**TASK DIRECTIONS:**
When the line containing "set_input_delay 1.86 -clock" appears in the entries below, begin printing there and stop after the line containing "output bits 9..0"; print each of those lines exactly and no other line.

[Saved data entries]
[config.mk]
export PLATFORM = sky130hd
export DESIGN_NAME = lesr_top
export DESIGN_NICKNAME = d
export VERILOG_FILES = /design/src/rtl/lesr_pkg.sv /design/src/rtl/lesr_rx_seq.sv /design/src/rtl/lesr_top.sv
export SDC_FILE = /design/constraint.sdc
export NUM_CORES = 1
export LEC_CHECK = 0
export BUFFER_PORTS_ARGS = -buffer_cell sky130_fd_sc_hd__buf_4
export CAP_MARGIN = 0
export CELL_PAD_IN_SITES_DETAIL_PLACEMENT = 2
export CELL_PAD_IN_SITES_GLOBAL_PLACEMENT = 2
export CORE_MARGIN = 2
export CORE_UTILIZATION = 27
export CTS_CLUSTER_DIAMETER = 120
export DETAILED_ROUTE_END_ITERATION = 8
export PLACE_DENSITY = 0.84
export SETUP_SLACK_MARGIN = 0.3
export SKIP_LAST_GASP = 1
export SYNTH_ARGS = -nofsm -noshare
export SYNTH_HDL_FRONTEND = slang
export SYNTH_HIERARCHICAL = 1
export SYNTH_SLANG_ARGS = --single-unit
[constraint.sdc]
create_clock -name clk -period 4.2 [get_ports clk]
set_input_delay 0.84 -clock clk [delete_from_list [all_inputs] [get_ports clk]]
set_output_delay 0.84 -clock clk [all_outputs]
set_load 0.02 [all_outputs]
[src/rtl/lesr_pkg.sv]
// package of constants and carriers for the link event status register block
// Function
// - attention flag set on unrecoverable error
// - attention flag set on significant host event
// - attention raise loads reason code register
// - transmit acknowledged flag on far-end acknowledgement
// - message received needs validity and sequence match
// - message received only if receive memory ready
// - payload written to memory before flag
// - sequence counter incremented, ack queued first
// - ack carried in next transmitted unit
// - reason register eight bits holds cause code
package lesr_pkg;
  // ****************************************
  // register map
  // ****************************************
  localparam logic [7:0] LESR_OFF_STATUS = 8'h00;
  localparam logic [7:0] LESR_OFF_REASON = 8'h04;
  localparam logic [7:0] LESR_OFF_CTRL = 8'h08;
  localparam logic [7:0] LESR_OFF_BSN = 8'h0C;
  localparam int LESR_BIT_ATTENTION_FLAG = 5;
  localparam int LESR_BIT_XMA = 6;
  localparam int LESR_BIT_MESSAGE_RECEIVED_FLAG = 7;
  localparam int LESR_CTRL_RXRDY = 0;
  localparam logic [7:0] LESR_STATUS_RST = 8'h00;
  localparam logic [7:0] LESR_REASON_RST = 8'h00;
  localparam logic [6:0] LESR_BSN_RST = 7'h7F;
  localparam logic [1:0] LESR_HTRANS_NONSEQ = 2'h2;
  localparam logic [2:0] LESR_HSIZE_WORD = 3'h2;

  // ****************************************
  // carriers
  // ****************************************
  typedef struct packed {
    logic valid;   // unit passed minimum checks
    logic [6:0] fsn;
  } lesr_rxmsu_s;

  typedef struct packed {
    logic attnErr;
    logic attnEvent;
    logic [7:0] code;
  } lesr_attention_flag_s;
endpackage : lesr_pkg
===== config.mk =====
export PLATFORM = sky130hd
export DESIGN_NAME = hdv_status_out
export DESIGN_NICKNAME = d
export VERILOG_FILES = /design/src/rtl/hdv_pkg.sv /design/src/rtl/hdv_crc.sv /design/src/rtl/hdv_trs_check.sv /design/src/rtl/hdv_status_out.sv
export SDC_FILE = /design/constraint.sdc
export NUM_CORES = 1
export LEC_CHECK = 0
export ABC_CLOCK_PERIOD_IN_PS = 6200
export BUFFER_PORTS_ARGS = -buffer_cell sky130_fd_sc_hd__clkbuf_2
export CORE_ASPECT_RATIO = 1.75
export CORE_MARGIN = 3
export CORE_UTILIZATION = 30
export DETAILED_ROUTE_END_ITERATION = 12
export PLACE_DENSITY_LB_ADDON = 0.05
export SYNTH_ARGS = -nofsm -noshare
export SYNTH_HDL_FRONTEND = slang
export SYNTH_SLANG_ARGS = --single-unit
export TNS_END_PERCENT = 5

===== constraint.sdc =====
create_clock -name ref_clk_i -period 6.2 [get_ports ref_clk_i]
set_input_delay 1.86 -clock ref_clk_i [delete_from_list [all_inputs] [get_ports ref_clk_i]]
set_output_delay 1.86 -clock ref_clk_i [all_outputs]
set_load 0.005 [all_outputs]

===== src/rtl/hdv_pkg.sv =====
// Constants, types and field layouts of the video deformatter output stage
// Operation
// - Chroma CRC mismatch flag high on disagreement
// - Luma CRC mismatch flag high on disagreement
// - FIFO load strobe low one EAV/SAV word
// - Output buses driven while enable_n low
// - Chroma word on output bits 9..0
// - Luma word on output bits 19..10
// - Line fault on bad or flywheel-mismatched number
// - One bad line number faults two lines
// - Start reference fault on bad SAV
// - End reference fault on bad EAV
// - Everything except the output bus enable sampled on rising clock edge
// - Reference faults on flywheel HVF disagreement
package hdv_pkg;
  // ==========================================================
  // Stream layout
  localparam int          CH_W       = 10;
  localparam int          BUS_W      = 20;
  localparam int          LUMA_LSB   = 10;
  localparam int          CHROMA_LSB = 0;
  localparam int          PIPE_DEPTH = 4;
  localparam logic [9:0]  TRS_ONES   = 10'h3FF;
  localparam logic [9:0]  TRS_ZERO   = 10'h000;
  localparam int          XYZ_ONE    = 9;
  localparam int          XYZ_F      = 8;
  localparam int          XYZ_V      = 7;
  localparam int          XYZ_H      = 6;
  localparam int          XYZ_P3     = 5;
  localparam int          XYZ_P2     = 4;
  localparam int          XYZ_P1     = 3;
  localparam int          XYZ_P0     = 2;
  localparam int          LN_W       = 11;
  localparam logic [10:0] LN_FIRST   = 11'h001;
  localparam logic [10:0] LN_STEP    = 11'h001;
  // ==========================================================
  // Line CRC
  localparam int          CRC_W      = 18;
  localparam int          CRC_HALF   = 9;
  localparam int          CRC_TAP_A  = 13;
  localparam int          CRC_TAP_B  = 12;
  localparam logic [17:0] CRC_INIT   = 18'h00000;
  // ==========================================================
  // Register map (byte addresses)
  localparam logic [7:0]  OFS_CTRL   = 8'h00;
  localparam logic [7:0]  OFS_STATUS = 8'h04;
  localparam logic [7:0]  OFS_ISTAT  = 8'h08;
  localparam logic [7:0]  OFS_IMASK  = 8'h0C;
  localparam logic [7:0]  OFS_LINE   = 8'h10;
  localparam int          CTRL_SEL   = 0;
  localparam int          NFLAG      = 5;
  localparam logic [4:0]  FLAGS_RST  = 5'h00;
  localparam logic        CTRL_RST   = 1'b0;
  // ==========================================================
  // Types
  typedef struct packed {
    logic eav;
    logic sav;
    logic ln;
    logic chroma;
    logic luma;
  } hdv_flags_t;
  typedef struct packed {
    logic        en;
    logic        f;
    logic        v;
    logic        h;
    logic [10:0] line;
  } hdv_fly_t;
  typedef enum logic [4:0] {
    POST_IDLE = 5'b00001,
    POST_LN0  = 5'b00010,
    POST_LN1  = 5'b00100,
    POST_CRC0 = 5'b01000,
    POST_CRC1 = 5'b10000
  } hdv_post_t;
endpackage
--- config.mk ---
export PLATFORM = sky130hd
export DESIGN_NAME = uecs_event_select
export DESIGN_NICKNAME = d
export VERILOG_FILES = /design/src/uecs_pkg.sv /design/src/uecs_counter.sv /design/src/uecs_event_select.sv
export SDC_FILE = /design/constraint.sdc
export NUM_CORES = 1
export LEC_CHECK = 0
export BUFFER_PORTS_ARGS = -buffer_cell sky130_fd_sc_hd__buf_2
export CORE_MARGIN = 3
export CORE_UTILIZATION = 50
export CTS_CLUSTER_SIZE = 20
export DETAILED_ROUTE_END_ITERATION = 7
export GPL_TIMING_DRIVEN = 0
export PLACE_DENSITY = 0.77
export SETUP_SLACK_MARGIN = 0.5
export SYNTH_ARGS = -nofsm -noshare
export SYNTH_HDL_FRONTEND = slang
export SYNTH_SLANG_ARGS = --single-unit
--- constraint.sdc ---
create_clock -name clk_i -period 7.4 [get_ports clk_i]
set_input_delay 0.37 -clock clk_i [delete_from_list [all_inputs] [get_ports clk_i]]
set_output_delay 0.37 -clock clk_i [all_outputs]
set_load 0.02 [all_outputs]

**TASK OUTPUT:**
set_input_delay 1.86 -clock ref_clk_i [delete_from_list [all_inputs] [get_ports ref_clk_i]]
set_output_delay 1.86 -clock ref_clk_i [all_outputs]
set_load 0.005 [all_outputs]

===== src/rtl/hdv_pkg.sv =====
// Constants, types and field layouts of the video deformatter output stage
// Operation
// - Chroma CRC mismatch flag high on disagreement
// - Luma CRC mismatch flag high on disagreement
// - FIFO load strobe low one EAV/SAV word
// - Output buses driven while enable_n low
// - Chroma word on output bits 9..0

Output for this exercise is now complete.